Ubuntu VM "read only file system" fix?

Although this is a relatively old question, the answer is still the same. You have a virtual machine (running on a physical host) and some sort of storage (either shared storage – a FC SAN, iSCSI storage, an NFS share – or local storage).

With virtualisation, many virtual machines try to access the same physical resources at the same time. Due to physical limitations (number of read/write operations – IOPS; throughput; latency) there might be a problem to satisfy all storage requests of all physical machines at the same time. What usually happens: you will be able to see "SCSI retries" and failed SCSI operations in the operating systems of your virtual machines. If you get too many errors/retries in a certain period of time, the kernel will set the mounted filesystems read-only in order to prevent damage to the filesystem.

To cut the long story short: Your physical storage is not "powerful" enough. There are too many processes (virtual machines) accessing the storage system at the same time, your virtual machines do not get the response from the storage fast enough, and the filesystem goes read-only.

There are not terribly many things you can do. The obvious solution is better/additional storage. You can also modify the parameters for SCSI timeouts in the Linux kernel. Details are described, e.g., in:

http://kb.vmware.com/selfservice/microsites/search.do?language=en_US&cmd=displayKC&externalId=1009465

http://www.cyberciti.biz/tips/vmware-esx-server-scsi-timeout-for-linux-guest.html

However, this will only "postpone" your problems, because the kernel only gets more time before the filesystem will be set read-only. (I.e., you do not solve the cause of the problem.)

My experience (several years with VMware) is that this problem only exists with Linux kernels (we're using RHEL and SLES) and not with Windows servers. Also, this problem occurs on all sorts of storage – FC, iSCSI, local storage. For us, the most critical (and expensive) component in our virtual infrastructure is storage. (We're now using HP LeftHand with 1 Gbps iSCSI connections, and have not had any storage issues ever since.

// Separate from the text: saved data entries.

<file path="src/hdl/cce_pkg.sv">
package cce_pkg;

  // address and id widths
  localparam int paddr_width  = 28;
  localparam int lce_id_width = 4;
  localparam int cce_id_width = 4;

  // request opcode field in the packed header
  localparam int msg_width = 2;

  // packed header is {msg, addr, lce_id, cce_id}
  localparam int header_width = msg_width + paddr_width + lce_id_width + cce_id_width;

  // header buffer depth
  localparam int header_els = 2;

  // LCE request opcodes
  typedef enum logic [msg_width-1:0] {
    e_req_rd
    , e_req_wr
    , e_req_uc_rd  // uncached read
    , e_req_uc_wr  // uncached write
  } req_msg_e;

  // memory command opcodes
  typedef enum logic {
    e_mem_rd
    , e_mem_wr
  } mem_cmd_e;

  // engine operating mode
  typedef enum logic {
    e_cce_mode_normal
    , e_cce_mode_uncached  // only uc requests allowed
  } cce_mode_e;

endpackage

</file>
<file path="src/hdl/cce_header_fifo.sv">
`timescale 1ns/1ns

module cce_header_fifo #(
  parameter int width_p = 8
) (
  input                      clk_i,
  input                      reset_i,

  // enqueue side
  input                      v_i,
  input        [width_p-1:0] data_i,
  output logic               ready_o,

  // dequeue side
  output logic               v_o,
  output logic [width_p-1:0] data_o,
  input                      yumi_i
);

  localparam int els       = cce_pkg::header_els;
  localparam int ptr_width = (els > 1) ? $clog2(els) : 1;

  logic [width_p-1:0]   mem_r [els];
  logic [ptr_width-1:0] rd_ptr_r, wr_ptr_r;
  logic                 last_wr_r;  // last pointer move was a write
  logic                 enq, deq;
  logic                 ptr_equal;

  assign ptr_equal = (rd_ptr_r == wr_ptr_r);

  // equal pointers are full after a write, empty after a read
  assign ready_o = ~(ptr_equal & last_wr_r);
  assign v_o     = ~(ptr_equal & ~last_wr_r);

  assign enq = v_i & ready_o;
  assign deq = yumi_i;

  assign data_o = mem_r[rd_ptr_r];

  always_ff @(posedge clk_i) begin
    if (reset_i) begin
      rd_ptr_r  <= '0;
      wr_ptr_r  <= '0;
      last_wr_r <= 1'b0;
    end else begin
      if (enq) begin
        wr_ptr_r <= (wr_ptr_r == ptr_width'(els - 1)) ? '0 : wr_ptr_r + 1'b1;
      end
      if (deq) begin
        rd_ptr_r <= (rd_ptr_r == ptr_width'(els - 1)) ? '0 : rd_ptr_r + 1'b1;
      end
      if (enq & ~deq) begin
        last_wr_r <= 1'b1;
      end else if (deq & ~enq) begin
        last_wr_r <= 1'b0;
      end
    end
  end

  // storage
  always_ff @(posedge clk_i) begin
    if (enq) begin
      mem_r[wr_ptr_r] <= data_i;
    end
  end

endmodule

</file>
<file path="src/hdl/cce_prog_pipe.sv">
`timescale 1ns/1ns

module cce_prog_pipe (
  input                                   clk_i,
  input                                   reset_i,

  // control
  input  cce_pkg::cce_mode_e              cce_mode_i,
  input  [cce_pkg::cce_id_width-1:0]      cce_id_i,

  // header buffer head
  input                                   hdr_v_i,
  input  cce_pkg::req_msg_e               hdr_msg_i,
  input  [cce_pkg::cce_id_width-1:0]      hdr_cce_id_i,
  output logic                            hdr_yumi_o,

  // status to coherent pipe
  output logic                            prog_v_o,
  output logic                            prog_status_o,  // 1 = okay, 0 = squash
  output logic                            empty_o,
  input                                   prog_yumi_i
);

  typedef enum logic [1:0] {
    e_reset
    , e_ready
    , e_send_status
  } state_e;

  state_e state_r, state_n;

  logic status_r, status_n;
  logic id_miss;
  logic cached_req;
  logic squash;

  // judge the head request
  assign id_miss    = (hdr_cce_id_i != cce_id_i);
  assign cached_req = (hdr_msg_i == cce_pkg::e_req_rd) | (hdr_msg_i == cce_pkg::e_req_wr);
  assign squash     = id_miss | ((cce_mode_i == cce_pkg::e_cce_mode_uncached) & cached_req);

  always_comb begin
    state_n    = state_r;
    status_n   = status_r;
    hdr_yumi_o = 1'b0;
    prog_v_o   = 1'b0;

    case (state_r)
      e_reset: begin
        state_n = e_ready;
      end

      e_ready: begin
        hdr_yumi_o = hdr_v_i;  // take head as soon as it shows
        if (hdr_v_i) begin
          status_n = ~squash;
          state_n  = e_send_status;
        end
      end

      e_send_status: begin
        prog_v_o = 1'b1;
        if (prog_yumi_i) begin
          state_n = e_ready;
        end
      end

      default: begin
        state_n = e_reset;
      end
    endcase
  end

  assign prog_status_o = status_r;

  // nothing buffered and nothing pending
  assign empty_o = ~hdr_v_i & (state_r != e_send_status);

  always_ff @(posedge clk_i) begin
    if (reset_i) begin
      state_r <= e_reset;
    end else begin
      state_r <= state_n;
    end
  end

  always_ff @(posedge clk_i) begin
    status_r <= status_n;
  end

endmodule

</file>
<file path="src/hdl/cce_coh_pipe.sv">
`timescale 1ns/1ns

module cce_coh_pipe (
  input                                   clk_i,
  input                                   reset_i,

  // header buffer head
  input                                   hdr_v_i,
  input  cce_pkg::req_msg_e               hdr_msg_i,
  input  [cce_pkg::paddr_width-1:0]       hdr_addr_i,
  input  [cce_pkg::lce_id_width-1:0]      hdr_lce_id_i,
  output logic                            hdr_yumi_o,

  // status from programmable pipe
  input                                   prog_v_i,
  input                                   prog_status_i,
  output logic                            prog_yumi_o,
  input                                   prog_empty_i,

  // memory command
  output logic                            mem_cmd_v_o,
  output cce_pkg::mem_cmd_e               mem_cmd_msg_o,
  output logic [cce_pkg::paddr_width-1:0] mem_cmd_addr_o,
  output logic [cce_pkg::lce_id_width-1:0] mem_cmd_lce_id_o,
  input                                   mem_cmd_yumi_i,

  output logic                            empty_o
);

  typedef enum logic {
    e_ready
    , e_send_cmd
  } state_e;

  state_e state_r, state_n;

  cce_pkg::mem_cmd_e                msg_r, msg_n;
  logic [cce_pkg::paddr_width-1:0]  addr_r, addr_n;
  logic [cce_pkg::lce_id_width-1:0] lce_id_r, lce_id_n;
  cce_pkg::mem_cmd_e                mem_op;
  logic                             pair_v;

  // header and its status are taken together
  assign pair_v = hdr_v_i & prog_v_i;

  // request opcode to memory opcode
  always_comb begin
    case (hdr_msg_i)
      cce_pkg::e_req_rd,
      cce_pkg::e_req_uc_rd: mem_op = cce_pkg::e_mem_rd;
      default:              mem_op = cce_pkg::e_mem_wr;
    endcase
  end

  always_comb begin
    state_n     = state_r;
    msg_n       = msg_r;
    addr_n      = addr_r;
    lce_id_n    = lce_id_r;
    hdr_yumi_o  = 1'b0;
    prog_yumi_o = 1'b0;
    mem_cmd_v_o = 1'b0;

    case (state_r)
      e_ready: begin
        hdr_yumi_o  = pair_v;
        prog_yumi_o = pair_v;
        if (pair_v & prog_status_i) begin
          msg_n    = mem_op;
          addr_n   = hdr_addr_i;
          lce_id_n = hdr_lce_id_i;
          state_n  = e_send_cmd;
        end
        // squashed request is simply dropped
      end

      e_send_cmd: begin
        mem_cmd_v_o = 1'b1;
        if (mem_cmd_yumi_i) begin
          state_n = e_ready;
        end
      end

      default: begin
        state_n = e_ready;
      end
    endcase
  end

  assign mem_cmd_msg_o    = msg_r;
  assign mem_cmd_addr_o   = addr_r;
  assign mem_cmd_lce_id_o = lce_id_r;

  // idle here and upstream
  assign empty_o = (state_r == e_ready) & ~hdr_v_i & prog_empty_i;

  always_ff @(posedge clk_i) begin
    if (reset_i) begin
      state_r <= e_ready;
    end else begin
      state_r <= state_n;
    end
  end

  // command fields, held while waiting on yumi
  always_ff @(posedge clk_i) begin
    msg_r    <= msg_n;
    addr_r   <= addr_n;
    lce_id_r <= lce_id_n;
  end

endmodule

</file>
<file path="src/hdl/cce_hybrid.sv">
`timescale 1ns/1ns

module cce_hybrid (
  input                                    clk_i,
  input                                    reset_i,

  // control
  input  cce_pkg::cce_mode_e               cce_mode_i,
  input  [cce_pkg::cce_id_width-1:0]       cce_id_i,

  // LCE request header
  input                                    lce_req_v_i,
  input  cce_pkg::req_msg_e                lce_req_msg_i,
  input  [cce_pkg::paddr_width-1:0]        lce_req_addr_i,
  input  [cce_pkg::lce_id_width-1:0]       lce_req_lce_id_i,
  input  [cce_pkg::cce_id_width-1:0]       lce_req_cce_id_i,
  output logic                             lce_req_ready_and_o,

  // memory command
  output logic                             mem_cmd_v_o,
  output cce_pkg::mem_cmd_e                mem_cmd_msg_o,
  output logic [cce_pkg::paddr_width-1:0]  mem_cmd_addr_o,
  output logic [cce_pkg::lce_id_width-1:0] mem_cmd_lce_id_o,
  input                                    mem_cmd_yumi_i,

  output logic                             empty_o
);

  // field offsets in the packed header
  localparam int cce_id_lsb = 0;
  localparam int lce_id_lsb = cce_id_lsb + cce_pkg::cce_id_width;
  localparam int addr_lsb   = lce_id_lsb + cce_pkg::lce_id_width;
  localparam int msg_lsb    = addr_lsb + cce_pkg::paddr_width;

  logic [cce_pkg::header_width-1:0] req_hdr;
  logic [cce_pkg::header_width-1:0] prog_hdr, coh_hdr;
  logic                             req_fire;
  logic                             prog_buf_ready, coh_buf_ready;
  logic                             prog_hdr_v, prog_hdr_yumi;
  logic                             coh_hdr_v, coh_hdr_yumi;
  logic                             prog_v, prog_status, prog_yumi, prog_empty;
  cce_pkg::req_msg_e                prog_hdr_msg, coh_hdr_msg;

  assign req_hdr = {lce_req_msg_i, lce_req_addr_i, lce_req_lce_id_i, lce_req_cce_id_i};

  // both copies written on the same transfer
  assign lce_req_ready_and_o = prog_buf_ready & coh_buf_ready;
  assign req_fire            = lce_req_v_i & lce_req_ready_and_o;

  cce_header_fifo #(.width_p(cce_pkg::header_width)) prog_hdr_buf (
    .clk_i   (clk_i),
    .reset_i (reset_i),
    .v_i     (req_fire),
    .data_i  (req_hdr),
    .ready_o (prog_buf_ready),
    .v_o     (prog_hdr_v),
    .data_o  (prog_hdr),
    .yumi_i  (prog_hdr_yumi)
  );

  cce_header_fifo #(.width_p(cce_pkg::header_width)) coh_hdr_buf (
    .clk_i   (clk_i),
    .reset_i (reset_i),
    .v_i     (req_fire),
    .data_i  (req_hdr),
    .ready_o (coh_buf_ready),
    .v_o     (coh_hdr_v),
    .data_o  (coh_hdr),
    .yumi_i  (coh_hdr_yumi)
  );

  assign prog_hdr_msg = cce_pkg::req_msg_e'(prog_hdr[msg_lsb +: cce_pkg::msg_width]);
  assign coh_hdr_msg  = cce_pkg::req_msg_e'(coh_hdr[msg_lsb +: cce_pkg::msg_width]);

  cce_prog_pipe u_prog_pipe (
    .clk_i         (clk_i),
    .reset_i       (reset_i),
    .cce_mode_i    (cce_mode_i),
    .cce_id_i      (cce_id_i),
    .hdr_v_i       (prog_hdr_v),
    .hdr_msg_i     (prog_hdr_msg),
    .hdr_cce_id_i  (prog_hdr[cce_id_lsb +: cce_pkg::cce_id_width]),
    .hdr_yumi_o    (prog_hdr_yumi),
    .prog_v_o      (prog_v),
    .prog_status_o (prog_status),
    .empty_o       (prog_empty),
    .prog_yumi_i   (prog_yumi)
  );

  cce_coh_pipe u_coh_pipe (
    .clk_i            (clk_i),
    .reset_i          (reset_i),
    .hdr_v_i          (coh_hdr_v),
    .hdr_msg_i        (coh_hdr_msg),
    .hdr_addr_i       (coh_hdr[addr_lsb +: cce_pkg::paddr_width]),
    .hdr_lce_id_i     (coh_hdr[lce_id_lsb +: cce_pkg::lce_id_width]),
    .hdr_yumi_o       (coh_hdr_yumi),
    .prog_v_i         (prog_v),
    .prog_status_i    (prog_status),
    .prog_yumi_o      (prog_yumi),
    .prog_empty_i     (prog_empty),
    .mem_cmd_v_o      (mem_cmd_v_o),
    .mem_cmd_msg_o    (mem_cmd_msg_o),
    .mem_cmd_addr_o   (mem_cmd_addr_o),
    .mem_cmd_lce_id_o (mem_cmd_lce_id_o),
    .mem_cmd_yumi_i   (mem_cmd_yumi_i),
    .empty_o          (empty_o)  // covers the prog pipe too
  );

endmodule

</file>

We chose LeftHand (over traditional FC-solutions) for its scalability.


A likely explanation is that there is a hardware problem (partial disk failure), and that the kernel remounted the root filesystem as read-only as soon as it detected the problem, in order to minimize the problem. A more reliable¹ way to check current mount options is cat /proc/mounts (grep ' / ' /proc/mounts for the root filesystem, ignore a rootfs / … line which is an artefact of the boot process). You will presumably find that rw,errors=remount-ro has changed to ro (other options may be displayed in addition).

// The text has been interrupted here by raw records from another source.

===== src/source/fetch_arbiter.sv =====
// Two requesters only. A grant is kept until fetch_done even if its iren drops meanwhile
`timescale 1ns/100ps

module fetch_arbiter (
	input logic CLK,
	input logic nRST,
	input logic [1:0] iren,
	input logic fetch_done,
	output logic fetch_req,
	output logic fetch_sel
);

	logic prio; // Core that wins a tie
	logic granted;
	logic grant_sel;
	logic pick;

	// ##################################################
	// Choice
	// ##################################################
	always_comb
	begin
		if (iren[prio])
			pick = prio;
		else
			pick = ~prio; // Other core, or don't care when idle
	end

	assign fetch_req = granted | (|iren);
	assign fetch_sel = granted ? grant_sel : pick;

	// ##################################################
	// Grant and priority
	// ##################################################
	always_ff @(posedge CLK, negedge nRST)
	begin
		if (!nRST)
		begin
			prio <= 1'b0;
			granted <= 1'b0;
			grant_sel <= 1'b0;
		end
		else if (fetch_done)
		begin
			// Served core loses priority
			prio <= ~fetch_sel;
			granted <= 1'b0;
		end
		else if (!granted && (|iren))
		begin
			granted <= 1'b1;
			grant_sel <= pick;
		end
	end

	// Controller reads iaddr of fetch_sel over several cycles
	assert property (@(posedge CLK) disable iff (!nRST)
		fetch_req && !fetch_done |=> $stable(fetch_sel))
		else $error("fetch_sel moved while a fetch was pending");

endmodule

The kernel logs probably contain the message Remounting filesystem read-only, preceded by disk access errors. The logs normally live in /var/log/kern.log, however if this is on a now read-only filesystem the message will not show up there, though the preceding errors should. You can also see the latest few kernel errors with the dmesg command.

As an aside, under Ubuntu, the usual place for mount points (used by the desktop interface) is under /media (e.g. /media/cdrom0), though you can use /mnt or /mnt/cdrom if you like.

¹ mount reports from /etc/mtab. If the root filesystem is read-only, /etc/mtab can't be kept up-to-date.


What happened was, there was a power failure in the data center recently. Since then, I haven't touched my server. Once our data center loses power, VSphere makes Ubuntu's file system read only until it is restarted. I would have tried restarting but I didn't want all of the monitoring to go crazy. I have silenced Nagios (monitoring service) and everything is working fine now that I have restarted the system. Thanks for all of the input. It is much appreciated.